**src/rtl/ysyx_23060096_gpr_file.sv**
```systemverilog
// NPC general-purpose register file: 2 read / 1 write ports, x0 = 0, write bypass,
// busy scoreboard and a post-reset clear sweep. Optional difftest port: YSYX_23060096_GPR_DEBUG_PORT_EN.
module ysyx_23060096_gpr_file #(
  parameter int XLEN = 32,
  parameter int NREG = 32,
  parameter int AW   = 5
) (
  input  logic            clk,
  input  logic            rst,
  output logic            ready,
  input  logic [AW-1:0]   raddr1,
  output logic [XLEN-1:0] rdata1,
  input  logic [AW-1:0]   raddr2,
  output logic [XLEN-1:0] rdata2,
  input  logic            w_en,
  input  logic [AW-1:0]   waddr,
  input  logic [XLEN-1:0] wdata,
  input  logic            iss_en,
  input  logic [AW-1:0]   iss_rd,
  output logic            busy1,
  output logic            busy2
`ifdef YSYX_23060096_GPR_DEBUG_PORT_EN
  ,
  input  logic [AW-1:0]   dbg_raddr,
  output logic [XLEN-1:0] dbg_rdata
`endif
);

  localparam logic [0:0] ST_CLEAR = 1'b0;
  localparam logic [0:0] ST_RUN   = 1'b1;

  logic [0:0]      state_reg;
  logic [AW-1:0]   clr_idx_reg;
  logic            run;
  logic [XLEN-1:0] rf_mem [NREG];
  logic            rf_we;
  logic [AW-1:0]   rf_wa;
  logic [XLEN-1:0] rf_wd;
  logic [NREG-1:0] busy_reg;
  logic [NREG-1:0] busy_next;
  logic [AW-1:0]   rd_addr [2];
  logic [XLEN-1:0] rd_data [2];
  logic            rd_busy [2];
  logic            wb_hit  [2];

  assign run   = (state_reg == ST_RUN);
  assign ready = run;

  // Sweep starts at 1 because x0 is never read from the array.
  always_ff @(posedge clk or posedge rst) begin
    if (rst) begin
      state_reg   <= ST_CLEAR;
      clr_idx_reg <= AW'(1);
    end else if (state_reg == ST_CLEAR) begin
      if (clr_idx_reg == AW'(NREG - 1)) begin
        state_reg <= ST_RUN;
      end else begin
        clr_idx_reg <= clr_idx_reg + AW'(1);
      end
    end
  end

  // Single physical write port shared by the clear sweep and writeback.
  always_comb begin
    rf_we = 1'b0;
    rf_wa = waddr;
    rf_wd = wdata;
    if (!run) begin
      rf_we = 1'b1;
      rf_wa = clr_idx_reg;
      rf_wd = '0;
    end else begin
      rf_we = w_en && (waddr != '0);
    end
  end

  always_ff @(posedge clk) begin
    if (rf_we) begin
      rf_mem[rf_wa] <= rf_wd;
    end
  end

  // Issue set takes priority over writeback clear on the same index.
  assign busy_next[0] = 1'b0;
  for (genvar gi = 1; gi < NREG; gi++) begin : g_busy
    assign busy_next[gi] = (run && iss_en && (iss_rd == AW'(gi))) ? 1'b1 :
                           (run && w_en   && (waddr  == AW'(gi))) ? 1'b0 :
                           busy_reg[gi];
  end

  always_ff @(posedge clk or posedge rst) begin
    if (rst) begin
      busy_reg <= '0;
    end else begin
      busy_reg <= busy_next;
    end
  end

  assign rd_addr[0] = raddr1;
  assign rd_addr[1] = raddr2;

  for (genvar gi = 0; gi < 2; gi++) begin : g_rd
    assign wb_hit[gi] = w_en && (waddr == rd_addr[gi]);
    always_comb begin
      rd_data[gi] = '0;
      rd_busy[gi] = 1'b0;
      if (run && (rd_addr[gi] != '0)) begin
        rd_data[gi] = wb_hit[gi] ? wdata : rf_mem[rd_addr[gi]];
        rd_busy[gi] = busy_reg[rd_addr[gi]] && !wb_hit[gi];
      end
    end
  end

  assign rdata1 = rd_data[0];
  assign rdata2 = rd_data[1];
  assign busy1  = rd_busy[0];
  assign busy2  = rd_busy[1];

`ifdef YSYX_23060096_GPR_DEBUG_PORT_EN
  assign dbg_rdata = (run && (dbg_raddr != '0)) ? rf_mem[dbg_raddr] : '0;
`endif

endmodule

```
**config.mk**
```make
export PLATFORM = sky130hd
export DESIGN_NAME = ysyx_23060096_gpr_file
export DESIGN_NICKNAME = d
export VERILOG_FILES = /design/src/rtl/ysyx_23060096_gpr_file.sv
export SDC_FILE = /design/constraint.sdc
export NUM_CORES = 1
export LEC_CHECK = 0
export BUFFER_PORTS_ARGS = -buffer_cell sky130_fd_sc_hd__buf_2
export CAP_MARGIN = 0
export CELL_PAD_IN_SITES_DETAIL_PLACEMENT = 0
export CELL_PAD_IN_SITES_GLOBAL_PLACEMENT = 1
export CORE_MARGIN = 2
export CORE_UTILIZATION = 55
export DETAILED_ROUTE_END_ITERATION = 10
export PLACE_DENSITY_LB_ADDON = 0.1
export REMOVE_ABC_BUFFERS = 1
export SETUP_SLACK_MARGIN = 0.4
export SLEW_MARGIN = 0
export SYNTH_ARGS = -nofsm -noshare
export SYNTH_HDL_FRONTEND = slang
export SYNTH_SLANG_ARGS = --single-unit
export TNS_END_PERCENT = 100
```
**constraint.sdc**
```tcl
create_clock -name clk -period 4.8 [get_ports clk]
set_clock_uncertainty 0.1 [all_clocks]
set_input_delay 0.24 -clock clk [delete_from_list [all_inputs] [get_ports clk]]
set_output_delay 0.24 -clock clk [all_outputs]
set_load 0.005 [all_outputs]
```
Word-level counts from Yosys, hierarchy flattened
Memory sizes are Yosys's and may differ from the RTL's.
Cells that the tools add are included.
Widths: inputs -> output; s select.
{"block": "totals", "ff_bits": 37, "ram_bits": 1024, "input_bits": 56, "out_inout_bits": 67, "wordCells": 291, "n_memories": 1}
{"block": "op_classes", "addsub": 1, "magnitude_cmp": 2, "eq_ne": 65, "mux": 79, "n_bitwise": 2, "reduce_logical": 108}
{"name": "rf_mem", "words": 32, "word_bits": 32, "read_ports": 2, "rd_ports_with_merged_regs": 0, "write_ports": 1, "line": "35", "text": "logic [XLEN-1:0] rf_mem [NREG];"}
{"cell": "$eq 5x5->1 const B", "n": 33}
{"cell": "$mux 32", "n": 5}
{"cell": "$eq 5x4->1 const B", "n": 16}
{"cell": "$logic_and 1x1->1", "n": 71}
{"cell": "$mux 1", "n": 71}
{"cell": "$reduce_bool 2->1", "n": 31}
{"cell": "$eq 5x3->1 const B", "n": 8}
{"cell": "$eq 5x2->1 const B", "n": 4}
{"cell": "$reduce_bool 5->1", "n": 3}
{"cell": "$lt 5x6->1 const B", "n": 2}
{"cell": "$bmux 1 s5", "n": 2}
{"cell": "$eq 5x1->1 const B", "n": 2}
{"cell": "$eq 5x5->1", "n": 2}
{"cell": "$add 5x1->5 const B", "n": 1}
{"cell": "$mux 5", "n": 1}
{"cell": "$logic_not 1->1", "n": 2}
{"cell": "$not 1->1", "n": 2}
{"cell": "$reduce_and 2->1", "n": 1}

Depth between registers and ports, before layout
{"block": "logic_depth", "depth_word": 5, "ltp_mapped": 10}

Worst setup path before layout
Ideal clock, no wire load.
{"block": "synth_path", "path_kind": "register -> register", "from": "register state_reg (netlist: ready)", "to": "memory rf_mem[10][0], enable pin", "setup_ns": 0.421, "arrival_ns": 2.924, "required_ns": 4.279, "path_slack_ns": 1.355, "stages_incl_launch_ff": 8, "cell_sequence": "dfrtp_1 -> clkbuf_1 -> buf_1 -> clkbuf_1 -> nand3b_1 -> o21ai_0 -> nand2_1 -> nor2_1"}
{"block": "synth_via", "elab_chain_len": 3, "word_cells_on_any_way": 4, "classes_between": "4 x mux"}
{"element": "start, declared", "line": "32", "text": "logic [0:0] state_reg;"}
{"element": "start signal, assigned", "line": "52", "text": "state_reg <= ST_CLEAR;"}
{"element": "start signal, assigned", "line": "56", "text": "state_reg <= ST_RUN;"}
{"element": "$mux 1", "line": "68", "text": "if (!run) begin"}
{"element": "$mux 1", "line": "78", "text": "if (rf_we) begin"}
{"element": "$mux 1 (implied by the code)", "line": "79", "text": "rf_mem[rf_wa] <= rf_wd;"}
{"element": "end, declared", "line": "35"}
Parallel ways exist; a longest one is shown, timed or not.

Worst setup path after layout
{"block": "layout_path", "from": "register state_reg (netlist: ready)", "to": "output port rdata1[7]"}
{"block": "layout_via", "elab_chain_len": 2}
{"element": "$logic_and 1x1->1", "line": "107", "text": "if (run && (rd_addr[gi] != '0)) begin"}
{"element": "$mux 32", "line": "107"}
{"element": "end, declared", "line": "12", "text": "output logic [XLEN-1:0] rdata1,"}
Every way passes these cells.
---
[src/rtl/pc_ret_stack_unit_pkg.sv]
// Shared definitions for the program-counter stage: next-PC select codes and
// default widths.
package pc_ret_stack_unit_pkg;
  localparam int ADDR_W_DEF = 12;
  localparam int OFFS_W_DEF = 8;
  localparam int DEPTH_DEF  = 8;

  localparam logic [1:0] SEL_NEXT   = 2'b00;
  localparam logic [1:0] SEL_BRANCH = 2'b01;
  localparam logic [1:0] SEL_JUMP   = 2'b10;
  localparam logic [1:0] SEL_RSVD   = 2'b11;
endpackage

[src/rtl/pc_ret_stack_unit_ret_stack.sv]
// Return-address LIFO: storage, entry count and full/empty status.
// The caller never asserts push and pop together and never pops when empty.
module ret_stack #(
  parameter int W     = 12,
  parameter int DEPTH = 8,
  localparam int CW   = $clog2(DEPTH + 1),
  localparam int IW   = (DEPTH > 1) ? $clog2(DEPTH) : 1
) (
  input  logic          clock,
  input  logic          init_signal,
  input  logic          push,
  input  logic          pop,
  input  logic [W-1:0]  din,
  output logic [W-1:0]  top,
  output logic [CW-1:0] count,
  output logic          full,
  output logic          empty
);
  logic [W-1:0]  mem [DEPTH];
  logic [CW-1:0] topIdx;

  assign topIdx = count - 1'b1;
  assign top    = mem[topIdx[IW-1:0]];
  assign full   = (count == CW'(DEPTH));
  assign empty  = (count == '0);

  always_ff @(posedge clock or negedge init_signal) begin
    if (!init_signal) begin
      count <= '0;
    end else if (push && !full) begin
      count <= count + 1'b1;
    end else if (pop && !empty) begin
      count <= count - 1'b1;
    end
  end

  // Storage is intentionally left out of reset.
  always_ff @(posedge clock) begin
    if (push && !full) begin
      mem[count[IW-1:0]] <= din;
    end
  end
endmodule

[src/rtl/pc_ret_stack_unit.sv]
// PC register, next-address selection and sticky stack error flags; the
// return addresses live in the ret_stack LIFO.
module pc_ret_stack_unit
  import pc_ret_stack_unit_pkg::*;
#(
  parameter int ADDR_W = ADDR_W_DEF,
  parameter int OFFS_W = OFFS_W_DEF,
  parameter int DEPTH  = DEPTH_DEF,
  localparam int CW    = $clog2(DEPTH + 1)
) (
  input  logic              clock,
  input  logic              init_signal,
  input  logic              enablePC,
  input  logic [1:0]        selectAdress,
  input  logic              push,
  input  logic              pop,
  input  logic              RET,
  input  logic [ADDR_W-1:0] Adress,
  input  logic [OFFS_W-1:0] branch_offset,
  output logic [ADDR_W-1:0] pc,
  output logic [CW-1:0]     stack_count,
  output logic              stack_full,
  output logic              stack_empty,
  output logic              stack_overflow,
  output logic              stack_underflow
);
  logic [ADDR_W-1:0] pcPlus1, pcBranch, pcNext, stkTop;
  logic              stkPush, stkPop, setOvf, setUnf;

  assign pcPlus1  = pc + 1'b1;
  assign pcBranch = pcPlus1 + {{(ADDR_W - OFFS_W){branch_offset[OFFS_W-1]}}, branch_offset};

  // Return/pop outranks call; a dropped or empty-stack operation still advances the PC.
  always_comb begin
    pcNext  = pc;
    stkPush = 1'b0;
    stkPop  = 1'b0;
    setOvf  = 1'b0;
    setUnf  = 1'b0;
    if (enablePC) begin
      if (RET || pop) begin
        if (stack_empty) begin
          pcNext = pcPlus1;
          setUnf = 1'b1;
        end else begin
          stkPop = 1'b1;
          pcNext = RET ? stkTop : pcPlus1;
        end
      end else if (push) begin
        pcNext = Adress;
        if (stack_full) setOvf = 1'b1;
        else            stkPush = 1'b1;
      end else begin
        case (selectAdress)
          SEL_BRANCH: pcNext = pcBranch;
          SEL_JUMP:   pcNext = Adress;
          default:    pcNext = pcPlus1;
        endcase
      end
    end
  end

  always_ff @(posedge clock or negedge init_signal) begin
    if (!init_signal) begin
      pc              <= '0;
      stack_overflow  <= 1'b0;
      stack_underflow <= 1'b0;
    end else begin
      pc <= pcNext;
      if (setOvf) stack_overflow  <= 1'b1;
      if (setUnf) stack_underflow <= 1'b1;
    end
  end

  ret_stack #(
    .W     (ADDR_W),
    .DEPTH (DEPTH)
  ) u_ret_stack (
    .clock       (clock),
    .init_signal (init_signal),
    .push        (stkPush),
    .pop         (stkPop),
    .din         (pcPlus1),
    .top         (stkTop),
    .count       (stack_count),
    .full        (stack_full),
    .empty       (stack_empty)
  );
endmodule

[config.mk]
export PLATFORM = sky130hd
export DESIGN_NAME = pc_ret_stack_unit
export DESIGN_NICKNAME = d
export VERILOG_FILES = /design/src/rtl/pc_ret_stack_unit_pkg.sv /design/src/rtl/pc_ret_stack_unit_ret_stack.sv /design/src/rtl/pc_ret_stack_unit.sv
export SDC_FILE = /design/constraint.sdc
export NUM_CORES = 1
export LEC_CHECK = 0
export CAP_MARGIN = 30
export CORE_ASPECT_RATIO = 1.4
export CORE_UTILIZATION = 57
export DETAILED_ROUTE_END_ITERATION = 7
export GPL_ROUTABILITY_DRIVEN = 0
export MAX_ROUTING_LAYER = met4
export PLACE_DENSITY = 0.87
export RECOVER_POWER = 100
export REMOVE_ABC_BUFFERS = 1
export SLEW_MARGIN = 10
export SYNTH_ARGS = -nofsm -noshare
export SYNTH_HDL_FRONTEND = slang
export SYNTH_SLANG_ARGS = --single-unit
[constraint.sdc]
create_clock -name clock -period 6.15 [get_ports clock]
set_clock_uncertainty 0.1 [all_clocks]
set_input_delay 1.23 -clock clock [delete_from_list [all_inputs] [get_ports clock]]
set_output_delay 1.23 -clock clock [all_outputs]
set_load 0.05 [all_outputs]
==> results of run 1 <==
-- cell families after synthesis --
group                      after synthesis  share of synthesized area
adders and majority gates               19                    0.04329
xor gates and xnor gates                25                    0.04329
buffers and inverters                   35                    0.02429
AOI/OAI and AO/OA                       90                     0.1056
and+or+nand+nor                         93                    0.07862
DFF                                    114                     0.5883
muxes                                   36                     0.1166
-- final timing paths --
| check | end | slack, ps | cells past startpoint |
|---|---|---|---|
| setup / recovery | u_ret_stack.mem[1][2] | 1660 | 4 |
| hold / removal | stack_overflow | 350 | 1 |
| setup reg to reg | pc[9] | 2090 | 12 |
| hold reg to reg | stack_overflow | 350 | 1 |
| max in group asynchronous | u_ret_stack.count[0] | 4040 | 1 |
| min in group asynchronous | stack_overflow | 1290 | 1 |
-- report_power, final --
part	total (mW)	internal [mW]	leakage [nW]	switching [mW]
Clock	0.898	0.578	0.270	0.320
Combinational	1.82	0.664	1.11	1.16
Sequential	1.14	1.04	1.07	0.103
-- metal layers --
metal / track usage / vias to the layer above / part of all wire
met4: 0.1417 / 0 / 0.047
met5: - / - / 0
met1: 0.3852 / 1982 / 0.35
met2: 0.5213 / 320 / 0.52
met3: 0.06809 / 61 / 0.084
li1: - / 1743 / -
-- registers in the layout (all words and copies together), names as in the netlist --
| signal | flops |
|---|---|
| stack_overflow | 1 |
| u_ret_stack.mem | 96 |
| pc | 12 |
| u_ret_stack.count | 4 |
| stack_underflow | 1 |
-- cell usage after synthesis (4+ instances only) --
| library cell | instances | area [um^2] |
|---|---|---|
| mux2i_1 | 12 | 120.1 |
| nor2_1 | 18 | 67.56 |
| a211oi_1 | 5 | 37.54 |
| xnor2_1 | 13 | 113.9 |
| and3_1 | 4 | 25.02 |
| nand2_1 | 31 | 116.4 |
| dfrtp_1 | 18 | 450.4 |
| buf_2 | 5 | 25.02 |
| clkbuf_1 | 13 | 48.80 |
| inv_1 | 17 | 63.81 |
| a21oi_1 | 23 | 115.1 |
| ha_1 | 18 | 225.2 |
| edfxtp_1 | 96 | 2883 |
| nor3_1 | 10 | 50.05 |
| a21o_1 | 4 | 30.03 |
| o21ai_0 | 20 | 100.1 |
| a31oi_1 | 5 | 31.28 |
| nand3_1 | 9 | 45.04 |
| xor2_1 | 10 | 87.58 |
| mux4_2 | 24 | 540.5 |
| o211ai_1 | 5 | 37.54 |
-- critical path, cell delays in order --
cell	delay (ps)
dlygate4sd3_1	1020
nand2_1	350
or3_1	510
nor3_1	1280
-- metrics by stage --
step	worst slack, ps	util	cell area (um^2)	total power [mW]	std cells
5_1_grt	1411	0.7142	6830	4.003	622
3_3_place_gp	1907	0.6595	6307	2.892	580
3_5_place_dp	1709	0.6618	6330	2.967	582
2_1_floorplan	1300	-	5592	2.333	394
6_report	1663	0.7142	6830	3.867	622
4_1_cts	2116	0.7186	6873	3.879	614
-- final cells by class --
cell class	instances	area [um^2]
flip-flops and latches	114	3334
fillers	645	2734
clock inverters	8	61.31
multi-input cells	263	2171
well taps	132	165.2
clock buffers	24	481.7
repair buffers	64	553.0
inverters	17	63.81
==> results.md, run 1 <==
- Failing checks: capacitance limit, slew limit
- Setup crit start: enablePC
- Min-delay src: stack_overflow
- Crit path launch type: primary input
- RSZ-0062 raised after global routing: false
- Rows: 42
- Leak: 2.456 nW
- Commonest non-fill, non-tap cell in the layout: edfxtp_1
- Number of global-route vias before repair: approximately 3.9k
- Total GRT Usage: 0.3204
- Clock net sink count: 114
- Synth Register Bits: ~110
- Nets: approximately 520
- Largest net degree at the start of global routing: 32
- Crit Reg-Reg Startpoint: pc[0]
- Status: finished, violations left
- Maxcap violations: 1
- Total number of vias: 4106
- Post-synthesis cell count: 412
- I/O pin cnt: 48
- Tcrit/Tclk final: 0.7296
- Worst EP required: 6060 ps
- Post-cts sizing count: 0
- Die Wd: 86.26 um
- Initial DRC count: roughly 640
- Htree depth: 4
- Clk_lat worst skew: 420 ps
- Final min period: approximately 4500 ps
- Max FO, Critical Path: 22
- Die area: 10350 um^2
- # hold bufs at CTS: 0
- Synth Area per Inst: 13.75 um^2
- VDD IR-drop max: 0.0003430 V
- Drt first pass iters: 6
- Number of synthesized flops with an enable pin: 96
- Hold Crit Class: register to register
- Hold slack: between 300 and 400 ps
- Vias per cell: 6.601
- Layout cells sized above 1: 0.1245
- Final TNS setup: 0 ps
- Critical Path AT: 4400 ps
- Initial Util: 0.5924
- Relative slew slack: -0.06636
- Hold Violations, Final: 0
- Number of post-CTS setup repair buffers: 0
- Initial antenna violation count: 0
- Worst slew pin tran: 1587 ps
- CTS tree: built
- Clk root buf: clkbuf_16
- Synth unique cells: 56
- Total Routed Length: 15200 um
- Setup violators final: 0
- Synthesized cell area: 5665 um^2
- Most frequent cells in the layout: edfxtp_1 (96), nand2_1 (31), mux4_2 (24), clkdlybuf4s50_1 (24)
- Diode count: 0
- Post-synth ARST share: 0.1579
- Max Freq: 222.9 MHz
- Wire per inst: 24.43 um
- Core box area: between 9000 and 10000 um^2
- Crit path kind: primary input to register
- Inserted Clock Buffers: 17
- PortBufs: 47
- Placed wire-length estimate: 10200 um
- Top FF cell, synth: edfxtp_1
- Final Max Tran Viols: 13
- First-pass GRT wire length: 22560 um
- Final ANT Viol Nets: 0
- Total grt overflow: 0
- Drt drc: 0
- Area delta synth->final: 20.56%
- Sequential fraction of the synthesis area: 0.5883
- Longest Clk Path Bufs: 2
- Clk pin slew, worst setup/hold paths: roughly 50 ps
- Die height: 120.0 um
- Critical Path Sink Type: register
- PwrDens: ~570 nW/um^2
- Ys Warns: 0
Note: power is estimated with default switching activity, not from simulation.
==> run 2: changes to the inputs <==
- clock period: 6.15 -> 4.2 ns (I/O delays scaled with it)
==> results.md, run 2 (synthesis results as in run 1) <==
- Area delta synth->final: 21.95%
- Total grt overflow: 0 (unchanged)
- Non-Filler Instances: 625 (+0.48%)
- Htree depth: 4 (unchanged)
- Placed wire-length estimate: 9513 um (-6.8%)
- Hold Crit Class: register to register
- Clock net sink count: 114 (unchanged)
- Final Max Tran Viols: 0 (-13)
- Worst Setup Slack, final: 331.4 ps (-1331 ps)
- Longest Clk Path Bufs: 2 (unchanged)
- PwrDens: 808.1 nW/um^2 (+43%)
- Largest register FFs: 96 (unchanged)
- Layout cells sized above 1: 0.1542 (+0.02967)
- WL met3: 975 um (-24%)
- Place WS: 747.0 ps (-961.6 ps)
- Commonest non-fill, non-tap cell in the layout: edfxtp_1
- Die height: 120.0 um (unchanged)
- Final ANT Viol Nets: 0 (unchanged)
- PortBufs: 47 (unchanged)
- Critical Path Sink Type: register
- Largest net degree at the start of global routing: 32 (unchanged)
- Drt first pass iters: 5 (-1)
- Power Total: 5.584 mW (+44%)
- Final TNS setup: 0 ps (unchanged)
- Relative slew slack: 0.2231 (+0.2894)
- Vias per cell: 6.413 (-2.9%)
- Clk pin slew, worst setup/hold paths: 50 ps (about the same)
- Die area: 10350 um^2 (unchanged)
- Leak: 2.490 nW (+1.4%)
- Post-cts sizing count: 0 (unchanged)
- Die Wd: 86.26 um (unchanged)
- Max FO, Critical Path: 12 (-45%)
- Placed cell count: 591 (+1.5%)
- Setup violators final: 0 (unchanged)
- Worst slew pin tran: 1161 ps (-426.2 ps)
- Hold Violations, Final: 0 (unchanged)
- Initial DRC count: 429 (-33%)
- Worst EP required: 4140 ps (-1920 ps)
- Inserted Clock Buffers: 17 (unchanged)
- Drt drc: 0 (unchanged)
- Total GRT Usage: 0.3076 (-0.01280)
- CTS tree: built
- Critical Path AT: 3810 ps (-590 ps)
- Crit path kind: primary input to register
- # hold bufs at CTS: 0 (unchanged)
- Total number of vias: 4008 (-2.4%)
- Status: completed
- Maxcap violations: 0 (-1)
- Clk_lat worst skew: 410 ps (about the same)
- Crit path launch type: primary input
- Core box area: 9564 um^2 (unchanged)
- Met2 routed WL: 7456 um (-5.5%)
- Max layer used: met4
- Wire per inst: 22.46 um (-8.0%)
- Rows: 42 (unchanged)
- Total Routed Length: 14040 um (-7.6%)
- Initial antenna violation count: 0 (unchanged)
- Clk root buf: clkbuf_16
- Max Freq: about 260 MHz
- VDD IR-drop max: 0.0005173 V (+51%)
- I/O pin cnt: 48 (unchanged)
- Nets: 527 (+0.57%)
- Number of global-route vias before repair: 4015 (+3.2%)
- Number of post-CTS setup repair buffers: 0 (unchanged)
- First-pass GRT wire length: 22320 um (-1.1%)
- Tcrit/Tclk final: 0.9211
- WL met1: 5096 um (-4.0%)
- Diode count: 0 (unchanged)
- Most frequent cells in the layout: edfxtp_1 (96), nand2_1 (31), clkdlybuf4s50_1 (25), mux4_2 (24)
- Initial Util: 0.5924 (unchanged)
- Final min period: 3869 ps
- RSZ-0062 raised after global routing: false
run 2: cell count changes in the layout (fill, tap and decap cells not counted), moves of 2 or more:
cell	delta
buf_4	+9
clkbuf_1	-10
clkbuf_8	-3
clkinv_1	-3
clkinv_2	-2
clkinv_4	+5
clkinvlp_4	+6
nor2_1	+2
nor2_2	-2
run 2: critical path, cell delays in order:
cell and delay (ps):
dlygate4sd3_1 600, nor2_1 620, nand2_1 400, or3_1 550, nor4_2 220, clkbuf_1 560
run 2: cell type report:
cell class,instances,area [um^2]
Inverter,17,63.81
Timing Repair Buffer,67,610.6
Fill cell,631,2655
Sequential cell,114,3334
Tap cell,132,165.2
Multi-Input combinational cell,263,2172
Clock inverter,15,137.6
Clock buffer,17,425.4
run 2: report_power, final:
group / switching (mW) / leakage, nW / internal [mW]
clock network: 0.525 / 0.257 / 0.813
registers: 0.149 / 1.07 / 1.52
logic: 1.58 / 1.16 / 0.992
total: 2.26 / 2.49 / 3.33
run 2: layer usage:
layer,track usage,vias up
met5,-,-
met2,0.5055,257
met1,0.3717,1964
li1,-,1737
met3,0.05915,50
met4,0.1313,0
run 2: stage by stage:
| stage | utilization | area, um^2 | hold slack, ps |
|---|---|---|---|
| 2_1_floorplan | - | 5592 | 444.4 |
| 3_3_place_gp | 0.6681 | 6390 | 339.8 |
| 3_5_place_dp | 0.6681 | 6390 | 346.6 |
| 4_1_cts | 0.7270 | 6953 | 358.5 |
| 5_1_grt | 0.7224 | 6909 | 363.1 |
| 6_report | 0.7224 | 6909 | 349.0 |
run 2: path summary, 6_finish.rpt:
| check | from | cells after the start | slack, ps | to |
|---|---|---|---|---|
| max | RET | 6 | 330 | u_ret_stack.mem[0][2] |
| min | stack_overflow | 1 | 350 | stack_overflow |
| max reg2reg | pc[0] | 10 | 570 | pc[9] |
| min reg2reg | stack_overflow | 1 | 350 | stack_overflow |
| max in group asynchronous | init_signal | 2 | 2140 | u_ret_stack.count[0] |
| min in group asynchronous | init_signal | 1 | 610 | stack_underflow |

Activity:
Going through the listing above, count every line in which the word "stkPush" occurs, and state only the count.

Answer section:
4